**ABOUT THIS EXERCISE**: Using the records below, transcribe word for word the stretch from the line that contains "assign isLw = (op == 6'b100011);" through the line that contains "assign dmem_re = isLw;", both end lines included, and nothing else.

START MATERIAL SHOWN

Background: an optimization exercise with open tools, aiming at small area. Do not read the settings as production practice.
At most, simulation tests tie the RTL to the original design; equivalence was not proved.
Power is estimated from default activity; no workload was simulated.

==> inputs of v21 <==
==> flow/design.v <==
`timescale 1ns / 1ps
module DriverRGB(input sysclk,
    input [31:0] red,
    input [31:0] green,
    input [31:0] blue,
    input [31:0] red2,
    input [31:0] green2,
    input [31:0] blue2,
    input [2:0] linesel,
    input rst,
    input send,
    input enable,
    output R1, G1, B1, R2, G2, B2,
    output reg [2:0] linesel_out,
    output reg data_clk,
    output reg regclk_out,
    output reg output_en,
    output reg ready
    );
    reg [31:0] wr, wg, wb, wr2, wg2, wb2;
    reg [2:0]  lin;
    reg        pol;
    reg [4:0]  bitcounter;
    reg        b;    
    wire st_idle    = ready & ~b;
    wire st_clkout  = (ready & b) | (~ready & ~output_en & ~data_clk);
    wire st_nextbit = data_clk;
    wire st_rega    = ~ready & output_en & ~regclk_out & ~b;
    wire st_regb    = regclk_out;
    wire st_fin     = ~ready & output_en & b;
    wire last       = &bitcounter;
    wire ld = st_idle & ~rst;
    wire sh = st_nextbit & ~last & ~rst;
    wire fl = ~st_idle & ~(st_nextbit & ~last) & ~rst;
    always @(posedge sysclk) begin
        wr  <= ~((red    & {32{ld}}) | ({1'b0, wr[31:1]}  & {32{sh}}) | (wr  & {32{fl}}));
        wg  <= ~((green  & {32{ld}}) | ({1'b0, wg[31:1]}  & {32{sh}}) | (wg  & {32{fl}}));
        wb  <= ~((blue   & {32{ld}}) | ({1'b0, wb[31:1]}  & {32{sh}}) | (wb  & {32{fl}}));
        wr2 <= ~((red2   & {32{ld}}) | ({1'b0, wr2[31:1]} & {32{sh}}) | (wr2 & {32{fl}}));
        wg2 <= ~((green2 & {32{ld}}) | ({1'b0, wg2[31:1]} & {32{sh}}) | (wg2 & {32{fl}}));
        wb2 <= ~((blue2  & {32{ld}}) | ({1'b0, wb2[31:1]} & {32{sh}}) | (wb2 & {32{fl}}));
        lin <= ~((linesel & {3{ld}}) | (lin & {3{~ld & ~rst}}));
        pol <= ~(pol & ~ld & ~rst);
    end
    assign R1 = wr[0]  ^ pol;
    assign G1 = wg[0]  ^ pol;
    assign B1 = wb[0]  ^ pol;
    assign R2 = wr2[0] ^ pol;
    assign G2 = wg2[0] ^ pol;
    assign B2 = wb2[0] ^ pol;
    always @(posedge sysclk) begin
        if (rst) begin
            data_clk <= 0; regclk_out <= 0; output_en <= 1; ready <= 1; b <= 0;
            linesel_out <= 0; bitcounter <= 0;
        end else begin
            if (st_idle) begin
                data_clk <= 0; regclk_out <= 0; output_en <= 0; ready <= 1; b <= send;
                bitcounter <= 0;
            end
            if (st_clkout) begin
                data_clk <= 1; ready <= 0; b <= 0;
            end
            if (st_nextbit) begin
                data_clk <= 0;
                if (!last) bitcounter <= bitcounter + 1'b1;
                else output_en <= 1;
            end
            if (st_rega) begin
                regclk_out <= 1;
                linesel_out <= ~lin;    
            end
            if (st_regb) begin
                regclk_out <= 0; b <= 1;
            end
            if (st_fin) begin
                ready <= 1; b <= 0;
            end
        end
    end
endmodule
==> flow/flow/run.sh <==
#!/bin/bash
# Standard ORFS layout with the smallest buffer on each port and a clock tree of small buffers.
set -euo pipefail
bash standard.sh "BUFFER_PORTS_ARGS=-buffer_cell sky130_fd_sc_hd__buf_1" \
  "CTS_ARGS=-sink_clustering_enable -repair_clock_nets -buf_list sky130_fd_sc_hd__clkbuf_4 -dont_use_dummy_load" \
  finish > orfs_make.log 2>&1
==> flow/standard.sh <==
#!/bin/bash
# synth_recipe.tcl (not shown) runs the flow's synth.tcl, then flattens the netlist and writes it again
# the make line also repeats each setting of config.mk as NAME=value (left out here)
make -C /OpenROAD-flow-scripts/flow DESIGN_CONFIG=/design/flow/config.mk WORK_HOME=/design/flow/orfs CLKGATE_MAP_FILE= SYNTH_SCRIPT=/design/flow/synth_recipe.tcl "${@:-finish}"
==> flow/config.mk <==
export PLATFORM = sky130hd
export DESIGN_NAME = DriverRGB
export DESIGN_NICKNAME = DriverRGB
export VERILOG_FILES = /design/flow/design.v
export SDC_FILE = /design/flow/constraint.sdc
export NUM_CORES = 4
export LEC_CHECK = 0
export CAP_MARGIN = 20
export CORE_MARGIN = 2
export CORE_UTILIZATION = 40
export SLEW_MARGIN = 20
==> flow/constraint.sdc <==
create_clock -name core_clock -period 10.0 [get_ports {sysclk}]
set_input_delay 2.0000 -clock core_clock [delete_from_list [all_inputs] [get_ports {sysclk}]]
set_output_delay 2.0000 -clock core_clock [all_outputs]
set_load 0.01 [all_outputs]
==> inputs of v3, as changes to v21 <==
==> flow/design.v, changed modules only <==
module DriverRGB(input sysclk,
    input [31:0] red,
    input [31:0] green,
    input [31:0] blue,
    input [31:0] red2,
    input [31:0] green2,
    input [31:0] blue2,
    input [2:0] linesel,
    input rst,
    input send,
    input enable,
    output R1, G1, B1, R2, G2, B2,
    output reg [2:0] linesel_out,
    output reg data_clk,
    output reg regclk_out,
    output reg output_en,
    output ready
    );
    reg [31:0] wr, wg, wb, wr2, wg2, wb2;
    reg [2:0]  lin;
    reg [4:0]  bitcounter;    
    reg        b;
    reg        rdy;
    assign ready = rdy;
    wire st_idle    = rdy & (output_en | ~b);
    wire st_clkout  = ~data_clk & ~output_en & (~rdy | b);
    wire st_rega    = ~rdy & output_en & ~regclk_out & ~b;
    wire st_fin     = ~rdy & output_en & b;
    wire last       = &bitcounter;
    wire ld = st_idle & ~rst;
    wire sh = data_clk & ~last & ~rst;
    wire fl = ~st_idle & ~(data_clk & ~last) & ~rst;
    wire [31:0] nr, ng, nb, nr2, ng2, nb2;
    DriverRGB_sel3 s_r [30:1] (.a(red[30:1]), .sa(ld), .b(wr[31:2]), .sb(sh), .c(wr[30:1]), .sc(fl), .y(nr[30:1]));
    DriverRGB_sel3p s_r_0 (.a(red[0]), .sa(ld), .b(wr[1]), .sb(sh), .c(wr[0]), .sc(fl), .y(nr[0]));
    DriverRGB_sel2 s_r_31 (.a(red[31]), .s(ld), .c(wr[31]), .y(nr[31]));
    DriverRGB_sel3 s_g [30:1] (.a(green[30:1]), .sa(ld), .b(wg[31:2]), .sb(sh), .c(wg[30:1]), .sc(fl), .y(ng[30:1]));
    DriverRGB_sel3p s_g_0 (.a(green[0]), .sa(ld), .b(wg[1]), .sb(sh), .c(wg[0]), .sc(fl), .y(ng[0]));
    DriverRGB_sel2 s_g_31 (.a(green[31]), .s(ld), .c(wg[31]), .y(ng[31]));
    DriverRGB_sel3 s_b [30:1] (.a(blue[30:1]), .sa(ld), .b(wb[31:2]), .sb(sh), .c(wb[30:1]), .sc(fl), .y(nb[30:1]));
    DriverRGB_sel3p s_b_0 (.a(blue[0]), .sa(ld), .b(wb[1]), .sb(sh), .c(wb[0]), .sc(fl), .y(nb[0]));
    DriverRGB_sel2 s_b_31 (.a(blue[31]), .s(ld), .c(wb[31]), .y(nb[31]));
    DriverRGB_sel3 s_r2 [30:1] (.a(red2[30:1]), .sa(ld), .b(wr2[31:2]), .sb(sh), .c(wr2[30:1]), .sc(fl), .y(nr2[30:1]));
    DriverRGB_sel3p s_r2_0 (.a(red2[0]), .sa(ld), .b(wr2[1]), .sb(sh), .c(wr2[0]), .sc(fl), .y(nr2[0]));
    DriverRGB_sel2 s_r2_31 (.a(red2[31]), .s(ld), .c(wr2[31]), .y(nr2[31]));
    DriverRGB_sel3 s_g2 [30:1] (.a(green2[30:1]), .sa(ld), .b(wg2[31:2]), .sb(sh), .c(wg2[30:1]), .sc(fl), .y(ng2[30:1]));
    DriverRGB_sel3p s_g2_0 (.a(green2[0]), .sa(ld), .b(wg2[1]), .sb(sh), .c(wg2[0]), .sc(fl), .y(ng2[0]));
    DriverRGB_sel2 s_g2_31 (.a(green2[31]), .s(ld), .c(wg2[31]), .y(ng2[31]));
    DriverRGB_sel3 s_b2 [30:1] (.a(blue2[30:1]), .sa(ld), .b(wb2[31:2]), .sb(sh), .c(wb2[30:1]), .sc(fl), .y(nb2[30:1]));
    DriverRGB_sel3p s_b2_0 (.a(blue2[0]), .sa(ld), .b(wb2[1]), .sb(sh), .c(wb2[0]), .sc(fl), .y(nb2[0]));
    DriverRGB_sel2 s_b2_31 (.a(blue2[31]), .s(ld), .c(wb2[31]), .y(nb2[31]));
    always @(posedge sysclk) begin
        wr <= nr; wg <= ng; wb <= nb; wr2 <= nr2; wg2 <= ng2; wb2 <= nb2;
        lin <= ~((linesel & {3{st_idle}}) | (lin & {3{~st_idle}}));
    end
    assign R1 = wr[0];
    assign G1 = wg[0];
    assign B1 = wb[0];
    assign R2 = wr2[0];
    assign G2 = wg2[0];
    assign B2 = wb2[0];
    always @(posedge sysclk) begin
        if (rst) begin
            data_clk <= 0; regclk_out <= 0; output_en <= 1; rdy <= 1; b <= 0;
            linesel_out <= 0; bitcounter <= 0;
        end else begin
            data_clk   <= st_clkout;
            regclk_out <= st_rega;
            output_en  <= (output_en & ~rdy) | (data_clk & last);
            if (st_clkout) rdy <= 0;
            if (st_fin) rdy <= 1;
            b          <= (st_idle & send) | regclk_out | st_fin;
            bitcounter <= bitcounter + data_clk;
            if (st_rega)
                linesel_out <= ~lin;    
        end
    end
endmodule
module DriverRGB_sel3(input a, input sa, input b, input sb, input c, input sc, output y);
    assign y = ~((a & sa) | (b & sb) | (c & sc));
endmodule
module DriverRGB_sel2(input a, input s, input c, output y);
    assign y = s ? ~a : ~c;
endmodule
module DriverRGB_sel3p(input a, input sa, input b, input sb, input c, input sc, output y);
    assign y = (a & sa) | (b & sb) | (c & sc);
endmodule
==> flow/flow/run.sh (replaced) <==
#!/bin/bash
set -euo pipefail
bash standard.sh "BUFFER_PORTS_ARGS=-buffer_cell sky130_fd_sc_hd__buf_1" \
  "CTS_ARGS=-sink_clustering_enable -repair_clock_nets -buf_list sky130_fd_sc_hd__clkbuf_4 -sink_clustering_size 12 -sink_clustering_max_diameter 90 -dont_use_dummy_load" \
  finish > orfs_make.log 2>&1
CAP_MARGIN = 10   (was 20)
PLACE_DENSITY = 0.7   (was default)
SLEW_MARGIN = 10   (was 20)
SYNTH_HIERARCHICAL = 1   (was default)
SYNTH_MINIMUM_KEEP_SIZE = 0   (was default)
==> inputs of v11, as changes to v21 <==
==> flow/run.sh (new file) <==
#!/bin/bash
# synth_recipe.tcl (not shown) runs the flow's synth.tcl, then flattens the netlist and writes it again
# the make line also repeats each setting of config.mk as NAME=value (left out here)
make -C /OpenROAD-flow-scripts/flow DESIGN_CONFIG=/design/flow/config.mk WORK_HOME=/design/flow/orfs CLKGATE_MAP_FILE= SYNTH_SCRIPT=/design/flow/synth_recipe.tcl finish
removed: flow/flow/run.sh
removed: flow/standard.sh
==> results.txt <==
metric	v11	v3	v21
Status	timing/DRC/antenna clean	timing/DRC/antenna clean	timing/DRC/antenna clean
Data required time of the critical path	8000 ps	10420 ps	10420 ps
Well-Tap Cells	220	216	220
GRT met1 Usage	24.54%	20.19%	22.59%
DRT iter0 DRCs	1003	908	1238
Multi-input gate share of the layout cell area	23.84%	28.98%	28.85%
Number of cells produced by synthesis	529	449	529
Worst stage delay on the critical path	660 ps	1050 ps	840 ps
Combinational fraction of design power	13.3%	12.1%	12.8%
CP endpoint kind	output port	flip-flop	flip-flop
Synthesized-area fraction occupied by xor and xnor cells	0.7697%	0.4107%	0.7697%
Number of H-tree branching levels	1	1	2
Seq pwr share	48.1%	65.9%	58.4%
Global-route wire length before repair	28310 um	23250 um	27430 um
Number of non-clock buffers in the layout	217	215	217
Share of cells above drive strength 1	6.555%	4.532%	8.767%
Critical Path End	B1	wr[18]	wg2[22]
For v21 and v11, only the layout was checked, not whether the RTL still works.

afterwards: timing with drivers on the ports:
No port has a modelled driver above. Below, the same layouts with a new extraction and two added sets of constraints.
Step 1, drivers: a clkbuf_16 drives sysclk and a buf_2 each remaining input, both assumed.
Step 2 also shifts input and output timing later by t, the mid clock arrival at the registers, as if the neighbouring blocks saw the same clock.
Three values: ideal, step 1, step 2; two values: the first two.
run	shift t [ns]	slack for setup (ns)	worst register clock-pin slew, ns
v21	0.632	5.643 / 5.646 / 5.014	0.06 / 0.06
v3	0.603	5.742 / 5.752 / 5.149	0.12 / 0.12
v11	0.527	6.066 / 6.024 / 5.903	0.06 / 0.06
After both steps every run listed still meets setup and hold. For v21, which loses most, drivers alone change the setup slack by +0.003 ns; drivers and shift together by -0.629 ns.
This design comes from an exercise in tuning for small area and a short achievable clock period on the open sky130 flow, not from production work.
Where RTL was checked, it was by simulation tests only, not by an equivalence proof against the original.

==> inputs of run Y <==
==> flow/design.v (excerpt) <==
module top_CPU_Design(
    output logic [31:0] topPCOut,
    input logic clk,
    input logic rst,
    input logic [31:0] instr,
    output logic [31:0] dmem_addr,
    output logic [31:0] dmem_wdata,
    output logic dmem_we,
    output logic dmem_re,
    input logic [31:0] dmem_rdata
    );
    logic [5:0] op, funct;
    logic isR, isAddi, isLw, isSw, isBeq, isJ, regWrite;
    logic sub, selMul, selDiv, selAnd, selOr, selXor;
    logic [4:0] wAddr;
    logic [31:0] simm, regA, regB, opB, aluResult, sumOut, wData, divResult;
    logic [31:2] pc, pc4, brTarget, pcNext;
    assign op = instr[31:26];
    assign funct = instr[5:0];
    assign isR = (op == 6'b000000);
    assign isAddi = (op == 6'b001000);
    assign isLw = (op == 6'b100011);
    assign isSw = (op == 6'b101011);
    assign isBeq = (op == 6'b000100);
    assign isJ = (op == 6'b000010);
    assign regWrite = isR | isLw | isAddi;
    assign wAddr = isR ? instr[15:11] : instr[20:16];
    assign sub = isR & (funct == 6'b100010);
    assign selMul = isR & (funct == 6'b010010);
    assign selDiv = isR & (funct == 6'b011010);
    assign selAnd = isR & (funct == 6'b101000);
    assign selOr = isR & (funct == 6'b100101);
    assign selXor = isR & (funct == 6'b100110);
    assign simm = {{16{instr[15]}}, instr[15:0]};
    assign opB = (isAddi | isLw | isSw) ? simm : regB;
    register_files u2(.read_Data_One(regA), .read_Data_Two(regB), .write_Data(wData),
        .read_Reg_One_Addr(instr[25:21]), .read_Reg_Two_Addr(instr[20:16]),
        .write_Addr(wAddr), .write_Ena(regWrite), .write_Div(selDiv),
        .div_Result(divResult), .rst(rst), .clk(clk));
    arithmetic_logic_unit u14(.aluResult(aluResult), .sumOut(sumOut), .divResult(divResult),
        .clk(clk), .opA(regA), .opB(opB),
        .regB(regB), .sub(sub), .selMul(selMul), .selAnd(selAnd),
        .selOr(selOr), .selXor(selXor));
    assign wData = isLw ? dmem_rdata : aluResult;
    assign dmem_addr = sumOut;
    assign dmem_wdata = regB;
    assign dmem_we = isSw;
    assign dmem_re = isLw;
    logic [30:0] incCarry, brCarry;
    assign incCarry[0] = 1'b1;
    assign brCarry[0] = 1'b0;
    for (genvar i = 0; i < 30; i++) begin : g_pcadd
        assign pc4[i+2] = pc[i+2] ^ incCarry[i];
        assign incCarry[i+1] = pc[i+2] & incCarry[i];
        assign brTarget[i+2] = pc4[i+2] ^ simm[i] ^ brCarry[i];
  ...
==> module arithmetic_logic_unit, before the edit <==
module arithmetic_logic_unit(
    output logic [31:0] aluResult,
    output logic [31:0] sumOut,
    output logic [31:0] divResult,
    input logic clk,
    input logic [31:0] opA,
    input logic [31:0] opB,
    input logic [31:0] regB,
    input logic sub,
    input logic selMul,
    input logic selAnd,
    input logic selOr,
    input logic selXor
    );
    logic [31:0] outMult;
    alu_adder u0(.sum(sumOut), .a(opA), .b(opB ^ {32{sub}}), .cin(sub));
    divider u1(.result(divResult), .clk(clk), .divisorIn(regB), .dividendIn(opA));
    multiplier u2(.outMult(outMult), .inpMultA(opA), .inpMultB(regB));
    always_comb begin
        if (selMul) aluResult = outMult;
        else if (selAnd) aluResult = opA & regB;
        else if (selOr) aluResult = opA | regB;
        else if (selXor) aluResult = opA ^ regB;
        else aluResult = sumOut;
    end
endmodule
==> module alu_adder, before the edit <==
module alu_adder(
    output logic [31:0] sum,
    input logic [31:0] a,
    input logic [31:0] b,
    input logic cin
    );
    logic [31:0] g [0:5];
    logic [31:0] p [0:5];
    logic [31:0] p0;
    assign p0 = a ^ b;
    assign g[0] = {a[31:1] & b[31:1], (a[0] & b[0]) | (cin & p0[0])};
    assign p[0] = p0;
    for (genvar l = 0; l < 5; l++) begin : g_lvl
        for (genvar i = 0; i < 32; i++) begin : g_bit
            if (((i >> l) & 1) == 1) begin : g_node
                localparam int J = ((i >> l) << l) - 1;
                assign g[l+1][i] = g[l][i] | (p[l][i] & g[l][J]);
                assign p[l+1][i] = p[l][i] & p[l][J];
            end else begin : g_pass
                assign g[l+1][i] = g[l][i];
                assign p[l+1][i] = p[l][i];
            end
        end
    end
    assign sum = p0 ^ {g[5][30:0], cin};
endmodule
Settings: LEC_CHECK=0, CAP_MARGIN=20, CORE_MARGIN=2, CORE_UTILIZATION=40, SETUP_SLACK_MARGIN=5, SLEW_MARGIN=20; clock period 360.0 ns.
standard.sh (not shown) runs the stock make flow with config.mk's settings and CLKGATE_MAP_FILE= SYNTH_SCRIPT=/design/flow/synth_recipe.tcl, a recipe that flattens the netlist after the stock synthesis.
==> flow/flow/run.sh <==
#!/bin/bash
# The standard layout (standard.sh, the standard flow's own flow and synthesis), with
# two changes: the ports are buffered by buf_2 cells instead of the default
# delay buffers, and clock tree synthesis clusters up to 22 flip-flops per
# clkbuf_16 leaf buffer without dummy loads. ORFS writes each tool's log
# under orfs/logs; standard.log holds make's own output.
set -euo pipefail
export BUFFER_PORTS_ARGS="-buffer_cell sky130_fd_sc_hd__buf_2"
export CTS_ARGS="-sink_clustering_enable -repair_clock_nets -sink_clustering_size 22 -sink_clustering_max_diameter 70 -buf_list sky130_fd_sc_hd__clkbuf_16 -dont_use_dummy_load"
bash standard.sh > standard.log 2>&1
==> run E: changes against run Y <==
--- a/flow/design.v
+++ b/flow/design.v
@@ -8734,7 +8734,7 @@
     input logic selXor
     );
     logic [31:0] outMult;
-    alu_adder u0(.sum(sumOut), .a(opA), .b(opB ^ {32{sub}}), .cin(sub));
+    assign sumOut = opA + (opB ^ {32{sub}}) + {31'd0, sub};
     divider u1(.result(divResult), .clk(clk), .divisorIn(regB), .dividendIn(opA));
     multiplier u2(.outMult(outMult), .inpMultA(opA), .inpMultB(regB));
     always_comb begin
@@ -8745,32 +8745,6 @@
         else aluResult = sumOut;
     end
 endmodule
-module alu_adder(
-    output logic [31:0] sum,
-    input logic [31:0] a,
-    input logic [31:0] b,
-    input logic cin
-    );
-    logic [31:0] g [0:5];
-    logic [31:0] p [0:5];
-    logic [31:0] p0;
-    assign p0 = a ^ b;
-    assign g[0] = {a[31:1] & b[31:1], (a[0] & b[0]) | (cin & p0[0])};
-    assign p[0] = p0;
-    for (genvar l = 0; l < 5; l++) begin : g_lvl
-        for (genvar i = 0; i < 32; i++) begin : g_bit
-            if (((i >> l) & 1) == 1) begin : g_node
-                localparam int J = ((i >> l) << l) - 1;
-                assign g[l+1][i] = g[l][i] | (p[l][i] & g[l][J]);
-                assign p[l+1][i] = p[l][i] & p[l][J];
-            end else begin : g_pass
-                assign g[l+1][i] = g[l][i];
-                assign p[l+1][i] = p[l][i];
-            end
-        end
-    end
-    assign sum = p0 ^ {g[5][30:0], cin};
-endmodule
 `timescale 1ns / 1ps
 module ALU_control(
     output logic [2:0] alu_control_out,
==> flow/flow/run.sh (replaced) <==
#!/bin/bash
# The standard layout, with two changes: the ports are buffered by buf_2
# cells (faster than the default delay buffers), and clock tree synthesis
# uses clkbuf_4/clkbuf_8 cells without dummy loads.
set -euo pipefail
export BUFFER_PORTS_ARGS="-buffer_cell sky130_fd_sc_hd__buf_2"
export CTS_ARGS="-sink_clustering_enable -repair_clock_nets -buf_list {sky130_fd_sc_hd__clkbuf_4 sky130_fd_sc_hd__clkbuf_8} -dont_use_dummy_load"
bash standard.sh > standard.log 2>&1
CORE_UTILIZATION = 55   (was 40)
==> run K: changes against run Y <==
--- a/flow/design.v
+++ b/flow/design.v
@@ -8734,7 +8734,7 @@
     input logic selXor
     );
     logic [31:0] outMult;
-    alu_adder u0(.sum(sumOut), .a(opA), .b(opB ^ {32{sub}}), .cin(sub));
+    assign sumOut = opA + (opB ^ {32{sub}}) + {31'd0, sub};
     divider u1(.result(divResult), .clk(clk), .divisorIn(regB), .dividendIn(opA));
     multiplier u2(.outMult(outMult), .inpMultA(opA), .inpMultB(regB));
     always_comb begin
@@ -8745,32 +8745,6 @@
         else aluResult = sumOut;
     end
 endmodule
-module alu_adder(
-    output logic [31:0] sum,
-    input logic [31:0] a,
-    input logic [31:0] b,
-    input logic cin
-    );
-    logic [31:0] g [0:5];
-    logic [31:0] p [0:5];
-    logic [31:0] p0;
-    assign p0 = a ^ b;
-    assign g[0] = {a[31:1] & b[31:1], (a[0] & b[0]) | (cin & p0[0])};
-    assign p[0] = p0;
-    for (genvar l = 0; l < 5; l++) begin : g_lvl
-        for (genvar i = 0; i < 32; i++) begin : g_bit
-            if (((i >> l) & 1) == 1) begin : g_node
-                localparam int J = ((i >> l) << l) - 1;
-                assign g[l+1][i] = g[l][i] | (p[l][i] & g[l][J]);
-                assign p[l+1][i] = p[l][i] & p[l][J];
-            end else begin : g_pass
-                assign g[l+1][i] = g[l][i];
-                assign p[l+1][i] = p[l][i];
-            end
-        end
-    end
-    assign sum = p0 ^ {g[5][30:0], cin};
-endmodule
 `timescale 1ns / 1ps
 module ALU_control(
     output logic [2:0] alu_control_out,
==> flow/run.sh (new file) <==
#!/bin/bash
# synth_recipe.tcl (not shown) runs the flow's synth.tcl, then flattens the netlist and writes it again
# the make line also repeats each setting of config.mk as NAME=value (left out here)
make -C /OpenROAD-flow-scripts/flow DESIGN_CONFIG=/design/flow/config.mk WORK_HOME=/design/flow/orfs CLKGATE_MAP_FILE= SYNTH_SCRIPT=/design/flow/synth_recipe.tcl finish
CORE_UTILIZATION = 55   (was 40)
CTS_BUF_LIST = sky130_fd_sc_hd__clkbuf_4 sky130_fd_sc_hd__clkbuf_8   (was not set)
removed: flow/flow/run.sh
removed: flow/standard.sh
==> notes.md <==
metric                                                                     run Y                    run K                    run E
Status                                                   complete, no violations  complete, no violations  complete, no violations
Die X                                                                481 microns              410 microns              410 microns
Overall die area                                                    232000 sq um             168000 sq um             168000 sq um
# fillers                                                                  21500                    13400                    13500
Die extent in y                                                      481 microns              410 microns              410 microns
Clock Pin Slew Worst Setup and Hold Paths                                  60 ps                    60 ps                    50 ps
FF-to-FF Start                                                     u14.u1.s_b[2]            u14.u1.s_b[1]            u14.u1.s_b[1]
Hold WS                                                                   471 ps                   470 ps                   459 ps
Relative slew slack                                                        0.135                    0.138                   0.0867
Setup Skew                                                                119 ps                   139 ps                   133 ps
Multi-input comb cells                                                      6584                     6472                     6472
Minimum setup slack among reg-to-reg paths                             229280 ps                230700 ps                230630 ps
Share of the final layout cell area in sequential cells                    0.339                    0.336                    0.344
Top cell type's share of synthesized area                                  0.327                    0.329                    0.329
Only the layout flow was run in run E and run K; the RTL was not checked for function there.

==> what the ideal ports hide <==
How much do the figures lean on ideal ports? The routed layouts below were timed once more, with nothing changed but the port constraints. Step 1: set_driving_cell puts a clkbuf_16 on clk and a buf_2 on each other input, an assumption about the parent block. Step 2 also shifts input and output timing later by t, the mid clock arrival at the registers, as if the neighbouring blocks saw the same clock. a / b / c = ideal / step 1 / step 2; a / b = the first two.
| run | shift t [ns] | setup WS [ns] | worst setup path after step 2 | worst register clock-pin slew, ns |
|---|---|---|---|---|
| run Y | 0.814 | 207.462 / 207.438 / 207.438 | input to output | 0.09 / 0.09 |
| run E | 1.041 | 207.271 / 207.250 / 207.250 | input to output | 0.07 / 0.07 |
| run K | 1.077 | 206.310 / 206.254 / 206.254 | input to output | 0.09 / 0.09 |
After both steps every run listed still meets setup and hold. For run K, which loses most, drivers alone change the setup slack by -0.056 ns; drivers and shift together by -0.056 ns.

END MATERIAL SHOWN

**RESULT**:
    assign isLw = (op == 6'b100011);
    assign isSw = (op == 6'b101011);
    assign isBeq = (op == 6'b000100);
    assign isJ = (op == 6'b000010);
    assign regWrite = isR | isLw | isAddi;
    assign wAddr = isR ? instr[15:11] : instr[20:16];
    assign sub = isR & (funct == 6'b100010);
    assign selMul = isR & (funct == 6'b010010);
    assign selDiv = isR & (funct == 6'b011010);
    assign selAnd = isR & (funct == 6'b101000);
    assign selOr = isR & (funct == 6'b100101);
    assign selXor = isR & (funct == 6'b100110);
    assign simm = {{16{instr[15]}}, instr[15:0]};
    assign opB = (isAddi | isLw | isSw) ? simm : regB;
    register_files u2(.read_Data_One(regA), .read_Data_Two(regB), .write_Data(wData),
        .read_Reg_One_Addr(instr[25:21]), .read_Reg_Two_Addr(instr[20:16]),
        .write_Addr(wAddr), .write_Ena(regWrite), .write_Div(selDiv),
        .div_Result(divResult), .rst(rst), .clk(clk));
    arithmetic_logic_unit u14(.aluResult(aluResult), .sumOut(sumOut), .divResult(divResult),
        .clk(clk), .opA(regA), .opB(opB),
        .regB(regB), .sub(sub), .selMul(selMul), .selAnd(selAnd),
        .selOr(selOr), .selXor(selXor));
    assign wData = isLw ? dmem_rdata : aluResult;
    assign dmem_addr = sumOut;
    assign dmem_wdata = regB;
    assign dmem_we = isSw;
    assign dmem_re = isLw;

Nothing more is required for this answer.